When we had building work done on our house, last summer, it was essentially for one (admittedly multi-faceted) reason: to make the kitchen bigger. The kitchen is the real centre of our home; it’s where the family congregates, both for meals, and at other times. We like to be in there; like to be together. I think the cooking and the close-knitness go together: a family that likes spending time together will invest more (emotionally and financially) in its cooking. Nations with great cooking are often nations where the family is important (just look at Italy).
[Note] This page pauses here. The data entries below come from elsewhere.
## config.mk

```make
export PLATFORM = sky130hd
export DESIGN_NAME = acsm_queue
export DESIGN_NICKNAME = d
export VERILOG_FILES = /design/src/design/acsm_pkg.sv /design/src/design/acsm_queue.sv
export SDC_FILE = /design/constraint.sdc
export NUM_CORES = 1
export LEC_CHECK = 0
export BUFFER_PORTS_ARGS = -buffer_cell sky130_fd_sc_hd__buf_4
export CORE_UTILIZATION = 51
export DETAILED_ROUTE_END_ITERATION = 10
export PLACE_DENSITY_LB_ADDON = 0.08
export SYNTH_ARGS = -nofsm -noshare
export SYNTH_HDL_FRONTEND = slang
export SYNTH_SLANG_ARGS = --single-unit
```

## constraint.sdc

```tcl
create_clock -name i_clk -period 4.48 [get_ports i_clk]
set_input_delay 0.672 -clock i_clk [delete_from_list [all_inputs] [get_ports i_clk]]
set_output_delay 0.672 -clock i_clk [all_outputs]
set_load 0.01 [all_outputs]
```

## src/design/acsm_pkg.sv

```systemverilog
// shared types, constants and curve tables for the clip / saturate / meter block
// used by every module of the block; depends on nothing
package acsm_pkg;

    localparam int LOG_DEPTH = 256;
    localparam int IDX_W     = $clog2(LOG_DEPTH + 1);

    localparam logic [22:0] ONE_Q22     = 23'd4194304;
    localparam logic [27:0] ONE_Q20     = 28'd1048576;
    localparam logic [15:0] EXP_LINEAR  = 16'd4096;
    localparam logic [15:0] RESET_GAIN  = 16'd4096;
    localparam logic [8:0]  TINY_SHIFT  = 9'd23;
    localparam logic [47:0] SUM_MAX     = 48'hFFFF_FFFF_FFFF;
    localparam logic [31:0] TALLY_MAX   = 32'hFFFF_FFFF;

    localparam logic [1:0] CFG_VOLUME_GAIN    = 2'd0;
    localparam logic [1:0] CFG_CURVE_EXPONENT = 2'd1;

    typedef struct packed {
        logic signed [23:0] sample_in;
        logic               frame_last;
    } t_in_item;

    typedef struct packed {
        logic signed [23:0] sample_out;
        logic               was_clipped;
        logic               frame_done;
        logic [27:0]        frame_overshoot;
        logic [47:0]        overshoot_total;
        logic [31:0]        frames_counted;
    } t_out_item;

    // everything but the curve input, carried alongside the curve pipeline
    typedef struct packed {
        logic        neg_out;
        logic        was_clipped;
        logic        frame_done;
        logic [27:0] frame_overshoot;
        logic [47:0] overshoot_total;
        logic [31:0] frames_counted;
    } t_meta;

    typedef struct packed {
        logic [22:0] mag_q22;
        t_meta       meta;
    } t_mid;

    typedef logic [31:0] t_tab [LOG_DEPTH + 1];

    function automatic longint unsigned isqrt64(input longint unsigned v_in);
        longint unsigned v;
        longint unsigned res;
        longint unsigned bitv;
        v    = v_in;
        res  = 0;
        bitv = 64'd1 << 62;
        while (bitv > v) bitv = bitv >> 2;
        while (bitv != 0) begin
            if (v >= res + bitv) begin
                v   = v - (res + bitv);
                res = (res >> 1) + bitv;
            end else begin
                res = res >> 1;
            end
            bitv = bitv >> 2;
        end
        return res;
    endfunction

    // y in Q.30 within [1,2), result is the fractional log2 in Q.24
    function automatic longint unsigned log2_frac(input longint unsigned y_in);
        longint unsigned y;
        longint unsigned r;
        y = y_in;
        r = 0;
        for (int b = 0; b < 24; b++) begin
            y = (y * y) >> 30;
            r = r << 1;
            if (y >= (64'd1 << 31)) begin
                y = y >> 1;
                r = r | 64'd1;
            end
        end
        return r;
    endfunction

    function automatic t_tab build_lg();
        t_tab            tab;
        longint unsigned ii;
        for (int i = 0; i < LOG_DEPTH; i++) begin
            ii     = longint'(i);
            tab[i] = 32'(log2_frac((64'd1 << 30) + ((ii << 30) / LOG_DEPTH)));
        end
        tab[LOG_DEPTH] = 32'd1 << 24;
        return tab;
    endfunction

    function automatic t_tab build_ex();
        t_tab            tab;
        longint unsigned roots [25];
        longint unsigned ii;
        longint unsigned f;
        longint unsigned v;
        roots[0] = 64'd1 << 31;
        for (int k = 1; k <= 24; k++) roots[k] = isqrt64(roots[k - 1] << 30);
        for (int i = 0; i < LOG_DEPTH; i++) begin
            ii = longint'(i);
            f  = (ii << 24) / LOG_DEPTH;
            v  = 64'd1 << 30;
            for (int k = 1; k <= 24; k++) begin
                if (((f >> (24 - k)) & 64'd1) != 0) begin
                    v = (v * roots[k] + (64'd1 << 29)) >> 30;
                end
            end
            tab[i] = 32'(v);
        end
        tab[LOG_DEPTH] = 32'd1 << 31;
        return tab;
    endfunction

    localparam t_tab LG_TAB = build_lg();
    localparam t_tab EX_TAB = build_ex();

endpackage

```

## src/design/acsm_queue.sv

```systemverilog
// short queue between the meter front and the curve back end
// depends on acsm_pkg
module acsm_queue (
    input  logic           i_clk,
    input  logic           i_rst_n,
    input  logic           i_push,
    input  acsm_pkg::t_mid i_push_data,
    output logic           o_full,
    input  logic           i_pop,
    output logic           o_valid,
    output acsm_pkg::t_mid o_data
);

    acsm_pkg::t_mid r_mem [4];
    logic [1:0]     r_wr;
    logic [1:0]     r_rd;
    logic [2:0]     r_cnt;

    assign o_full  = r_cnt == 3'd4;
    assign o_valid = r_cnt != 3'd0;
    assign o_data  = r_mem[r_rd];

    always_ff @(posedge i_clk) begin
        if (!i_rst_n) begin
            r_wr  <= '0;
            r_rd  <= '0;
            r_cnt <= '0;
        end else begin
            if (i_push) r_wr <= r_wr + 2'd1;
            if (i_pop)  r_rd <= r_rd + 2'd1;
            r_cnt <= r_cnt + 3'(i_push) - 3'(i_pop);
        end
    end

    always_ff @(posedge i_clk) begin
        if (i_push) begin
            r_mem[r_wr] <= i_push_data;
        end
    end

endmodule

```

==> results.toml, run 1 <==
[status]
status = "completed"

[power_and_ir_drop]
switching_share_pct = 21.2
combPwrFrac_pct = 10.4
vdd_drop_max_mv = 0.439
share_seq_of_total_power_pct = 52.6
p_int_mw = 8.88
p_leak_nw = 8.08
power_density_nw_per_um2 = 468
p_clk_share_pct = 37.0
power_switching_mw = 2.39

[routing]
drt-vias-per-instance = 5.36
drc = 0
num_vias = 8632
drtIter0Drc = 448
drt-pass1-iter-count = 4
wirelength_um = 36500
ant_nets = 0
wl_per_cell_um = 22.7

[floorplanning]
initial_utilization_pct = 52.2
dieArea_um2 = 39500
ios = 274
coreArea_um2 = 37800
die_w_um = 199
rows = 71
fp.dieH_um = 199

[yosys]
synthCells = 743
ys_seq_area_share_pct = 82.4
syn_nets = 888
yosysUniqueCellTypes = 19
ys_warn_count = 0
ys_ff_latch = 545
yosysTopAreaCell = "edfxtp_1"
synth.avg_cell_area_um2 = 26.6
yosysTopAreaCellShare_pct = 81.5
synth.area.top_cells = "edfxtp_1, mux4_2, dfxtp_1"
syn_area_um2 = 19700

[timing]
worst-slew-pin-transition_ps = 934
skew_ps = 13.4
setup_tns_ps = 0
finalHoldViolCount = 0
setup_viol = 0
postLayoutSetupSlackWorst_ps = 1320
fin_crit_ps = 3160
final_max_slew_viol_count = 0
max-slew-margin-rel_pct = 37.7
max_clock_freq_ghz = 0.317
fin_crit_sh_pct = 70.5
grt_setup_unrepaired = "false"

[cts]
cts.sinks = 545
cts_hold_buf = 0
cts_tree = "yes"
clk_path_buf_depth = 3
cts_resized = 0
clock_latency_ps = 590
h-tree-depth = 2
cts_buffers = 53
clkTransAtPathRegs_ps = 60
postCtsSetupBuffers = 0
cts-root-buf = "clkbuf_16"

[place]
hpwlAfterDp_um = 21600
dpl_cell_area_um2 = 22500
portBuffers = 273
globalplace.congestion = 0.694
pre_cts_slack_ps = 1890

[global_route]
grt-ovfl-total = 0
grt_max_degree = 108
antenna_found_initial = 2
grt_pass1_vias = 8990
grt_use_total_pct = 18.9
grt_first_pass_wirelength_um = 54500

[worst_setup_path]
crit_required_ps = 3810
r2r_start = "r_wr[0]$_SDFFE_PN0P_"
worstSetupPathType = "flip-flop to output pin"
cp.arrival_ps = 2480
end_kind = "output pin"
setup.worst_path.start_class = "flip-flop"
r2r-end = "r_mem[0][104]$_DFFE_PP_"
rr_worst_depth = 4
critPathMaxFanout = 107
ff2ff_setup_slack_ps = 2380

[final_layout]
multiInputGateArea_um2 = 3270
seqCellArea_um2 = 16300
diodes = 0
syn2layout_area_growth_pct = 21.9
final_common_cell = "edfxtp_1"
final_area_um2 = 24100
final_layout_size_suffix_gt1_share_pct = 45.1
nFillCells = 2595
layout_common_cells = "edfxtp_1, buf_4, mux4_2, clkbuf_16, clkbuf_1"
nets = 1201

[run]
maxCapViolations = 0

[hold_path]
hp-start = "i_push_data[95]"
hold_end = "r_mem[0][95]$_DFFE_PP_"
holdPathStages = 1
hold_class = "input port to flip-flop"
What was wrong with the old kitchen? Well, to begin with, it was small. It was dingy. You had to go through it to get to the bathroom, and it had no view onto the garden. When we had the extension done, we fixed these things. Roofing over the passage that originally went from the back door to the garden allowed us, at a stroke, to increase the light coming into the room, give us a view to the garden, increase the size of the kitchen, and move the bathroom (it’s now where the kitchen was). To really understand all this you’d need a diagram, and perhaps I’ll add one later, but it’s really the principles behind these decisions that I’m interested in.

The environment we exist in, every day, is important. It shapes our lives; to live and grow in good directions, we need the right kind of environment. We accept this as true about parenting, about schooling, and any number of other things. It’s time we accepted it about architecture, the most obvious instantiation of our physical environment. Living in DIY nation, one can’t help but notice that the passion for decorating and redecorating one’s home is obviously something that has a foothold in the national psyche, that in some way defines us as a people. However, to simply accept this is to surrender to platitudes.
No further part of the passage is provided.